The threat emanating from Afghanistan is still there, Russian Defence Minister Sergei Ivanov told a press conference that followed a session of the Council of Defence Ministers of the Commonwealth of Independent States /CIS/ in Shchuchinsk, Kazakhstan.
"There are still numeral threats emanating from Afghanistan," he said, "and these are directed not only atRussia and the Central Asian region." "Speaking about the large quantities of drugs coming from Afghanistan, it is a global threat to all countries, European in the first place," he added. "To say nothing of the terrorist training camps and the recent terrorist attacks. We have the whole world community counteracting these." According to his words, Russia keeps struggling with the threats emanating from Afghanistan "in various formats, but mainly in the framework of the Collective Security Treaty Organization, bilaterally with Tajikistan, and in the framework of the Shanghai Cooperation Organization." In fact, the parties to the latter have agreed to hold joint anti-terrorist exercises involving Russian servicemen in China and Kazakhstan. /The CSTO is an organization uniting Russia, Belarus, Kazakhstan, Kyrgyzstan, Tajikistan, and Armenia.

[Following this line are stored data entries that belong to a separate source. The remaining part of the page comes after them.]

## src/decode_regs.vh

```
`ifndef DECODE_REGS_VH
`define DECODE_REGS_VH
// apb register byte offsets
`define A_CTRL    8'h00
`define A_STATUS  8'h04
`define A_PC      8'h08
`define A_ACC     8'h0C
`define A_PSW     8'h10
`define A_TIMER   8'h14
`define A_PORTS   8'h18
`define A_EXP     8'h1C
`define A_OPCODE  8'h20
// ctrl fields
`define CTRL_RUN  0
`define CTRL_BANK 1
// status fields
`define ST_BUSY   0
`define ST_BADOP  1
`define ST_TOVF   2
`define ST_TIEN   3
`define ST_MODE   4
// reset values
`define RST_PC    12'h000
`define RST_BYTE  8'h00
`define RST_PORT  8'hFF
`define RST_EXP   16'h0000
// machine cycles per instruction
`define CYC_ONE   1
`define CYC_TWO   2
// default timer prescale, in pclk cycles per timer tick
`define TMR_DIV_DEF 32
`endif

```

## src/mcu_io_timer_instr_decode.v

```verilog
`timescale 1ns/1ns
`include "decode_regs.vh"

module mcu_io_timer_instr_decode #(
  parameter TIMER_DIV = `TMR_DIV_DEF,
  parameter STACK_AW  = 3,
  parameter DMEM_AW   = 6
) (
  input  wire        pclk,
  input  wire        presetn,
  input  wire        ce,
  input  wire        psel,
  input  wire        penable,
  input  wire        pwrite,
  input  wire [7:0]  paddr,
  input  wire [31:0] pwdata,
  output reg  [31:0] prdata,
  output wire        pready,
  output reg         pslverr,
  output reg  [11:0] prog_addr,
  output wire        prog_req,
  input  wire [7:0]  prog_data,
  input  wire        prog_ready,
  input  wire [7:0]  bus_in,
  output reg  [7:0]  bus_out,
  output reg         bus_oe,
  output reg         bus_rd_strobe,
  output reg         bus_wr_strobe,
  input  wire [7:0]  port1_in,
  input  wire [7:0]  port2_in,
  output reg  [7:0]  port1_out,
  output reg  [7:0]  port2_out,
  input  wire [15:0] exp_in,
  output reg  [15:0] exp_out,
  input  wire        count_in,
  output wire        timer_irq
);

  localparam S_FETCH = 2'd0;
  localparam S_OPER  = 2'd1;
  localparam S_EXEC  = 2'd2;
  localparam S_HOLD  = 2'd3;

  localparam K_NOP   = 5'd0;
  localparam K_INS   = 5'd1;
  localparam K_INP   = 5'd2;
  localparam K_OUTB  = 5'd3;
  localparam K_OUTP  = 5'd4;
  localparam K_ANLB  = 5'd5;
  localparam K_ANLP  = 5'd6;
  localparam K_ORLB  = 5'd7;
  localparam K_ORLP  = 5'd8;
  localparam K_AND_NIBBLE_EXPANDER_OP  = 5'd9;
  localparam K_OR_NIBBLE_EXPANDER_OP  = 5'd10;
  localparam K_MVDI  = 5'd11;
  localparam K_MVDO  = 5'd12;
  localparam K_DEC   = 5'd13;
  localparam K_INC   = 5'd14;
  localparam K_INCI  = 5'd15;
  localparam K_CALL  = 5'd16;
  localparam K_RET   = 5'd17;
  localparam K_RETURN_RESTORE_STATUS_OP  = 5'd18;
  localparam K_TEN   = 5'd19;
  localparam K_TDIS  = 5'd20;
  localparam K_MOVAT = 5'd21;
  localparam K_MOVTA = 5'd22;
  localparam K_STOP  = 5'd23;
  localparam K_SCNT  = 5'd24;
  localparam K_STMR  = 5'd25;
  localparam K_BAD   = 5'd26;

  localparam M_STOP  = 2'd0;
  localparam M_TIMER = 2'd1;
  localparam M_EVENT = 2'd2;

  localparam [7:0] DIV_LAST = TIMER_DIV - 1;

  // one-hot-free opcode classifier; p field 00/11 on port forms is not a port
  function [4:0] op_class;
    input [7:0] op;
    begin
      op_class = K_BAD;
      if (op == 8'h00) op_class = K_NOP;
      else if (op == 8'h08) op_class = K_INS;
      else if (op[7:2] == 6'b000010 && ^op[1:0]) op_class = K_INP;
      else if (op[6:0] == 7'h02) op_class = K_OUTB;
      else if (op[7:2] == 6'b001110 && ^op[1:0]) op_class = K_OUTP;
      else if (op == 8'h98) op_class = K_ANLB;
      else if (op[7:2] == 6'b100110 && ^op[1:0]) op_class = K_ANLP;
      else if (op == 8'h88) op_class = K_ORLB;
      else if (op[7:2] == 6'b100010 && ^op[1:0]) op_class = K_ORLP;
      else if (op[7:2] == 6'b100111) op_class = K_AND_NIBBLE_EXPANDER_OP;
      else if (op[7:2] == 6'b100011) op_class = K_OR_NIBBLE_EXPANDER_OP;
      else if (op[7:2] == 6'b000011) op_class = K_MVDI;
      else if (op[7:2] == 6'b001111) op_class = K_MVDO;
      else if (op[7:3] == 5'b11001) op_class = K_DEC;
      else if (op[7:3] == 5'b00011) op_class = K_INC;
      else if (op[7:1] == 7'b0001000) op_class = K_INCI;
      else if (op[4:0] == 5'b10100) op_class = K_CALL;
      else if (op == 8'h83) op_class = K_RET;
      else if (op == 8'h93) op_class = K_RETURN_RESTORE_STATUS_OP;
      else if (op == 8'h25) op_class = K_TEN;
      else if (op == 8'h35) op_class = K_TDIS;
      else if (op == 8'h42) op_class = K_MOVAT;
      else if (op == 8'h62) op_class = K_MOVTA;
      else if (op == 8'h65) op_class = K_STOP;
      else if (op == 8'h45) op_class = K_SCNT;
      else if (op[7:3] == 5'b01010) op_class = K_STMR;
    end
  endfunction

  function two_byte;
    input [4:0] k;
    begin
      two_byte = (k == K_ANLB) || (k == K_ANLP) || (k == K_ORLB) ||
                 (k == K_ORLP) || (k == K_CALL);
    end
  endfunction

  function [1:0] cycles;
    input [4:0] k;
    begin
      if (two_byte(k) || k == K_INS || k == K_INP || k == K_AND_NIBBLE_EXPANDER_OP ||
          k == K_MVDI || k == K_RET || k == K_RETURN_RESTORE_STATUS_OP)
        cycles = `CYC_TWO;
      else
        cycles = `CYC_ONE;
    end
  endfunction

  reg  [1:0]  state_reg;
  reg  [7:0]  opcode_reg;
  reg  [7:0]  imm_reg;
  reg  [11:0] pc_reg;
  reg  [7:0]  acc_reg;
  reg  [3:0]  psw_hi_reg;
  reg  [STACK_AW-1:0] sp_reg;
  reg  [15:0] stack_reg [0:(1<<STACK_AW)-1];
  reg  [7:0]  wreg_reg [0:7];
  reg  [7:0]  dmem_reg [0:(1<<DMEM_AW)-1];
  reg  [7:0]  timer_reg;
  reg  [7:0]  div_reg;
  reg  [1:0]  mode_reg;
  reg         tien_reg;
  reg         tovf_reg;
  reg         badop_reg;
  reg         run_reg;
  reg         bank_reg;
  reg         cnt_prev_reg;
  reg  [7:0]  bus_s1, bus_s2, p1_s1, p1_s2, p2_s1, p2_s2;
  reg  [15:0] exp_s1, exp_s2;
  reg         cnt_s1, cnt_s2;
  integer     i;

  wire [4:0]  kind = op_class(opcode_reg);
  wire [1:0]  pp = opcode_reg[1:0];
  wire [2:0]  rsel = opcode_reg[2:0];
  wire [STACK_AW-1:0] sp_dec = sp_reg - 1'b1;
  wire [15:0] popped = stack_reg[sp_dec];
  wire [DMEM_AW-1:0] dm_idx = wreg_reg[{2'b00, opcode_reg[0]}][DMEM_AW-1:0];
  wire [3:0]  exp_pin = exp_s2[{pp, 2'b00} +: 4];
  wire [3:0]  exp_lat = exp_out[{pp, 2'b00} +: 4];
  wire        exec = ce && state_reg == S_EXEC;
  wire        halted = !run_reg && state_reg == S_FETCH;
  wire        apb_wr = psel && penable && pwrite && ce;
  wire        tick_t = mode_reg == M_TIMER && div_reg == DIV_LAST;
  wire        tick_e = mode_reg == M_EVENT && cnt_s2 && !cnt_prev_reg;
  wire        tmr_inc = tick_t || tick_e;
  wire        tmr_wrap = tmr_inc && timer_reg == 8'hFF;
  wire        tovf_clr = apb_wr && paddr == `A_STATUS && pwdata[`ST_TOVF];
  wire        bad_clr = apb_wr && paddr == `A_STATUS && pwdata[`ST_BADOP];

  assign pready    = ce;
  assign prog_req  = (state_reg == S_FETCH && run_reg) || state_reg == S_OPER;
  assign timer_irq = tovf_reg && tien_reg;

  // pins from outside the clock domain pass two flops first
  always @(posedge pclk or negedge presetn)
  begin
    if (!presetn)
    begin
      bus_s1 <= `RST_BYTE;
      bus_s2 <= `RST_BYTE;
      p1_s1  <= `RST_BYTE;
      p1_s2  <= `RST_BYTE;
      p2_s1  <= `RST_BYTE;
      p2_s2  <= `RST_BYTE;
      exp_s1 <= `RST_EXP;
      exp_s2 <= `RST_EXP;
      cnt_s1 <= 1'b0;
      cnt_s2 <= 1'b0;
    end
    else if (ce)
    begin
      bus_s1 <= bus_in;
      bus_s2 <= bus_s1;
      p1_s1  <= port1_in;
      p1_s2  <= p1_s1;
      p2_s1  <= port2_in;
      p2_s2  <= p2_s1;
      exp_s1 <= exp_in;
      exp_s2 <= exp_s1;
      cnt_s1 <= count_in;
      cnt_s2 <= cnt_s1;
    end
  end

  // sequencer: fetch opcode, optional second byte, execute, optional pad
  always @(posedge pclk or negedge presetn)
  begin
    if (!presetn)
    begin
      state_reg  <= S_FETCH;
      opcode_reg <= `RST_BYTE;
      imm_reg    <= `RST_BYTE;
      prog_addr  <= `RST_PC;
    end
    else if (ce)
    begin
      case (state_reg)
        S_FETCH:
          if (run_reg && prog_ready)
          begin
            opcode_reg <= prog_data;
            prog_addr  <= prog_addr + 1'b1;
            state_reg  <= two_byte(op_class(prog_data)) ? S_OPER : S_EXEC;
          end
          else if (halted)
            prog_addr <= pc_reg;
        S_OPER:
          if (prog_ready)
          begin
            imm_reg   <= prog_data;
            prog_addr <= prog_addr + 1'b1;
            state_reg <= S_EXEC;
          end
        S_EXEC:
        begin
          if (kind == K_CALL)
            prog_addr <= {bank_reg, opcode_reg[7:5], imm_reg};
          else if (kind == K_RET || kind == K_RETURN_RESTORE_STATUS_OP)
            prog_addr <= popped[11:0];
          // pad a 1-byte, 2-cycle op; 2-byte ops spent their second cycle fetching
          state_reg <= (cycles(kind) == `CYC_TWO && !two_byte(kind)) ? S_HOLD : S_FETCH;
        end
        default:
          state_reg <= S_FETCH;
      endcase
    end
  end

  always @*
  begin
    pc_reg = prog_addr;
  end

  // datapath and apb-writable state
  always @(posedge pclk or negedge presetn)
  begin
    if (!presetn)
    begin
      acc_reg       <= `RST_BYTE;
      psw_hi_reg    <= 4'h0;
      sp_reg        <= {STACK_AW{1'b0}};
      bus_out       <= `RST_BYTE;
      bus_oe        <= 1'b0;
      bus_rd_strobe <= 1'b0;
      bus_wr_strobe <= 1'b0;
      port1_out     <= `RST_PORT;
      port2_out     <= `RST_PORT;
      exp_out       <= `RST_EXP;
      tien_reg      <= 1'b0;
      mode_reg      <= M_STOP;
      badop_reg     <= 1'b0;
      run_reg       <= 1'b0;
      bank_reg      <= 1'b0;
      for (i = 0; i < 8; i = i + 1)
        wreg_reg[i] <= `RST_BYTE;
      for (i = 0; i < (1 << STACK_AW); i = i + 1)
        stack_reg[i] <= 16'h0000;
      for (i = 0; i < (1 << DMEM_AW); i = i + 1)
        dmem_reg[i] <= `RST_BYTE;
    end
    else if (ce)
    begin
      bus_rd_strobe <= exec && kind == K_INS;
      bus_wr_strobe <= exec && (kind == K_OUTB || kind == K_ANLB || kind == K_ORLB);
      if (apb_wr && paddr == `A_CTRL)
      begin
        run_reg  <= pwdata[`CTRL_RUN];
        bank_reg <= pwdata[`CTRL_BANK];
      end
      if (apb_wr && paddr == `A_ACC && halted)
        acc_reg <= pwdata[7:0];
      // a fresh bad opcode beats a software clear in the same cycle
      if (exec && kind == K_BAD)
        badop_reg <= 1'b1;
      else if (bad_clr)
        badop_reg <= 1'b0;
      // status upper nibble only moves on the restoring return
      if (exec)
      begin
        case (kind)
          K_INS: acc_reg <= bus_s2;
          K_INP: acc_reg <= pp[0] ? p1_s2 : p2_s2;
          K_OUTB:
          begin
            bus_out <= acc_reg;
            bus_oe  <= 1'b1;
          end
          K_OUTP:
            if (pp[0]) port1_out <= acc_reg;
            else port2_out <= acc_reg;
          K_ANLB:
          begin
            bus_out <= bus_out & imm_reg;
            bus_oe  <= 1'b1;
          end
          K_ANLP:
            if (pp[0]) port1_out <= port1_out & imm_reg;
            else port2_out <= port2_out & imm_reg;
          K_ORLB:
          begin
            bus_out <= bus_out | imm_reg;
            bus_oe  <= 1'b1;
          end
          K_ORLP:
            if (pp[0]) port1_out <= port1_out | imm_reg;
            else port2_out <= port2_out | imm_reg;
          K_AND_NIBBLE_EXPANDER_OP: exp_out[{pp, 2'b00} +: 4] <= exp_lat & acc_reg[3:0];
          K_OR_NIBBLE_EXPANDER_OP: exp_out[{pp, 2'b00} +: 4] <= exp_lat | acc_reg[3:0];
          K_MVDI: acc_reg <= {4'h0, exp_pin};
          K_MVDO: exp_out[{pp, 2'b00} +: 4] <= acc_reg[3:0];
          K_DEC: wreg_reg[rsel] <= wreg_reg[rsel] - 1'b1;
          K_INC: wreg_reg[rsel] <= wreg_reg[rsel] + 1'b1;
          K_INCI: dmem_reg[dm_idx] <= dmem_reg[dm_idx] + 1'b1;
          K_CALL:
          begin
            stack_reg[sp_reg] <= {psw_hi_reg, prog_addr};
            sp_reg <= sp_reg + 1'b1;
          end
          K_RET: sp_reg <= sp_dec;
          K_RETURN_RESTORE_STATUS_OP:
          begin
            sp_reg     <= sp_dec;
            psw_hi_reg <= popped[15:12];
          end
          K_TEN: tien_reg <= 1'b1;
          K_TDIS: tien_reg <= 1'b0;
          K_MOVAT: acc_reg <= timer_reg;
          K_STOP: mode_reg <= M_STOP;
          K_SCNT: mode_reg <= M_EVENT;
          K_STMR: mode_reg <= M_TIMER;
          default: bus_oe <= bus_oe;
        endcase
      end
      else if (state_reg == S_HOLD && kind == K_INS)
        bus_oe <= 1'b0;
    end
  end

  // timer: a load from the accumulator beats a tick in the same cycle
  always @(posedge pclk or negedge presetn)
  begin
    if (!presetn)
    begin
      timer_reg    <= `RST_BYTE;
      div_reg      <= `RST_BYTE;
      tovf_reg     <= 1'b0;
      cnt_prev_reg <= 1'b0;
    end
    else if (ce)
    begin
      cnt_prev_reg <= cnt_s2;
      if (mode_reg != M_TIMER || div_reg == DIV_LAST)
        div_reg <= `RST_BYTE;
      else
        div_reg <= div_reg + 1'b1;
      if (exec && kind == K_MOVTA)
        timer_reg <= acc_reg;
      else if (tmr_inc)
        timer_reg <= timer_reg + 1'b1;
      if (tmr_wrap && !(exec && kind == K_MOVTA))
        tovf_reg <= 1'b1;
      else if (tovf_clr)
        tovf_reg <= 1'b0;
    end
  end

  // apb read data captured in setup so the access phase shows flops
  always @(posedge pclk or negedge presetn)
  begin
    if (!presetn)
    begin
      prdata  <= 32'h00000000;
      pslverr <= 1'b0;
    end
    else if (ce && psel && !penable)
    begin
      pslverr <= 1'b0;
      prdata  <= 32'h00000000;
      if (paddr == `A_CTRL)
        prdata <= {30'h0, bank_reg, run_reg};
      else if (paddr == `A_STATUS)
        prdata <= {26'h0, mode_reg, tien_reg, tovf_reg, badop_reg,
                   state_reg != S_FETCH};
      else if (paddr == `A_PC)
        prdata <= {20'h0, prog_addr};
      else if (paddr == `A_ACC)
        prdata <= {24'h0, acc_reg};
      else if (paddr == `A_PSW)
        prdata <= {24'h0, psw_hi_reg, 1'b1, {(3-STACK_AW){1'b0}}, sp_reg};
      else if (paddr == `A_TIMER)
        prdata <= {24'h0, timer_reg};
      else if (paddr == `A_PORTS)
        prdata <= {8'h0, port2_out, port1_out, bus_out};
      else if (paddr == `A_EXP)
        prdata <= {16'h0, exp_out};
      else if (paddr == `A_OPCODE)
        prdata <= {24'h0, opcode_reg};
      else
        pslverr <= 1'b1;
    end
  end

endmodule // mcu_io_timer_instr_decode

```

The SCO unites Russia, China, Kazakhstan, Kyrgyzstan, Tajikistan, and Uzbekistan./ Asked about cooperation with the anti-terrorist coalition in Afghanistan in the NATO framework, Ivanov said it was outside the competence of the CIS. Russia was planning to participate in the anti-terrorist struggle in the format of the Russia-NATO Council, given that command over the aforementioned coalition would be taken over by NATO this fall, he said.
He underlined that Russia was not considering sending its soldiers to Afghanistan even theoretically.